De heer Van Wijngaarden (VVD):

Dank voor die toezegging. Ik vind het wel belangrijk om nog opgemerkt te hebben dat de omstandigheden waaronder je iets aantreft, bepalen of je het in beslag kunt nemen. Maar het mooie van een verbod is dat het überhaupt niet in de handel kan worden gebracht. Dan neemt dus ook de kans af dat een heel gevaarlijk mes überhaupt circuleert. Dat wil ik graag nog aan het kabinet meegeven en ik wil toch nog even reclame hebben gemaakt voor het messenverbod.

Dank u wel.

De voorzitter:

Dank u wel, meneer Van Wijngaarden. De staatssecretaris kan hierop nog reageren.

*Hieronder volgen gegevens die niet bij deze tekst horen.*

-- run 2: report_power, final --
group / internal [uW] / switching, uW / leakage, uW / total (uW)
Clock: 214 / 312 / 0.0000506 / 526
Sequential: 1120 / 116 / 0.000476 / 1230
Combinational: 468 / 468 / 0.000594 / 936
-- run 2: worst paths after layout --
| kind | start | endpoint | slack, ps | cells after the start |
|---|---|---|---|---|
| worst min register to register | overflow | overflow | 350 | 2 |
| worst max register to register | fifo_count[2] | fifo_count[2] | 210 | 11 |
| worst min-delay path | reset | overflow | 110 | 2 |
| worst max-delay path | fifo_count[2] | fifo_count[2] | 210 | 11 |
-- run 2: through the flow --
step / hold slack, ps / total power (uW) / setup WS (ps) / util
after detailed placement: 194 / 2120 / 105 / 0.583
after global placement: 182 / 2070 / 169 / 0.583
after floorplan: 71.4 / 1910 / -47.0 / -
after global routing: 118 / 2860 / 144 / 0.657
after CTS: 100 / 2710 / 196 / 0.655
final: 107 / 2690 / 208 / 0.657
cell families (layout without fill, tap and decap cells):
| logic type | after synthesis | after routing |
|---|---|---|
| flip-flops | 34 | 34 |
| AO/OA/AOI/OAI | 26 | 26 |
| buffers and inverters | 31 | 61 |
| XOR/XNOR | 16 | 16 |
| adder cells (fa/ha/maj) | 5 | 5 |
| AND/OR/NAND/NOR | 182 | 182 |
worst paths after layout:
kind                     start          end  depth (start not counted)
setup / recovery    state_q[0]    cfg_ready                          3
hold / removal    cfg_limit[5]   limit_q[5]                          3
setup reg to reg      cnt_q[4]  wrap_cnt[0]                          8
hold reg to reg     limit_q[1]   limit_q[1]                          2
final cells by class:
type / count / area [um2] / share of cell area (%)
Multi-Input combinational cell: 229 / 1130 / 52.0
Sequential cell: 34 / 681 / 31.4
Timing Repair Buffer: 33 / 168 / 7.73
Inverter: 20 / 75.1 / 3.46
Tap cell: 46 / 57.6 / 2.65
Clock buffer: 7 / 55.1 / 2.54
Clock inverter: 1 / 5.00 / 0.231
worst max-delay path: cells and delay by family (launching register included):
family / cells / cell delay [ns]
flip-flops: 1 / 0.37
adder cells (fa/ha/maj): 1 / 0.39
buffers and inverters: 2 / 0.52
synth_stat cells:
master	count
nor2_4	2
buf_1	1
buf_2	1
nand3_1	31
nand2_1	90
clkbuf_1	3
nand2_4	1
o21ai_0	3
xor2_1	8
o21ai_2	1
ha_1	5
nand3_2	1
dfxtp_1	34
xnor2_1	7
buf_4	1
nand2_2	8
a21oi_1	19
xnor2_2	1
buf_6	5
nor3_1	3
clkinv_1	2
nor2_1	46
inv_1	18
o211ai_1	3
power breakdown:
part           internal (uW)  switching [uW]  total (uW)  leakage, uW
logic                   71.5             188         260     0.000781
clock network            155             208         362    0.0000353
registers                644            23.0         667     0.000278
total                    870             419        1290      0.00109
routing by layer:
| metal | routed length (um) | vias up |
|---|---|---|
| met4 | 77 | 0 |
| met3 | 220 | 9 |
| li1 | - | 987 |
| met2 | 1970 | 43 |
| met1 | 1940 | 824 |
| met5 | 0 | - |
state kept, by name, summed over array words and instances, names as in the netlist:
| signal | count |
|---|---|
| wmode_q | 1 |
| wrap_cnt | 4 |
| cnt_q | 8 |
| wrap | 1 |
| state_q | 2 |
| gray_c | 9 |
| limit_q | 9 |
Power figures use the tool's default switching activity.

Staatssecretaris Broekers-Knol:

Voorzitter. Deze aanbeveling had ik al begrepen van de heer Van Wijngaarden. Maar zoals ik u zei, en zoals ik ook tegen de heer Van Wijngaarden zei, is de inzet van minister Grapperhaus met name op preventief fouilleren. Het gaat om preventie, en dan niet alleen via fouilleren, maar ook om preventie door bewustwording, gedragsverandering, jeugd- en jongerenwerk, ouders en scholen. Dat allemaal om ervoor te zorgen dat dit verschrikkelijke gedrag van jonge mensen, die met gevaarlijke messen rondlopen en daarmee gaan steken, verhinderd kan worden.

Dank u wel.

De voorzitter:

Dank u wel en dank u wel meneer Van Wijngaarden. Dan zijn we hiermee aan het einde gekomen van het mondelinge vragenuur. Ik schors de vergadering voor enkele ogenblikken en dan gaan we verder met de regeling van werkzaamheden.

De vergadering wordt enkele ogenblikken geschorst.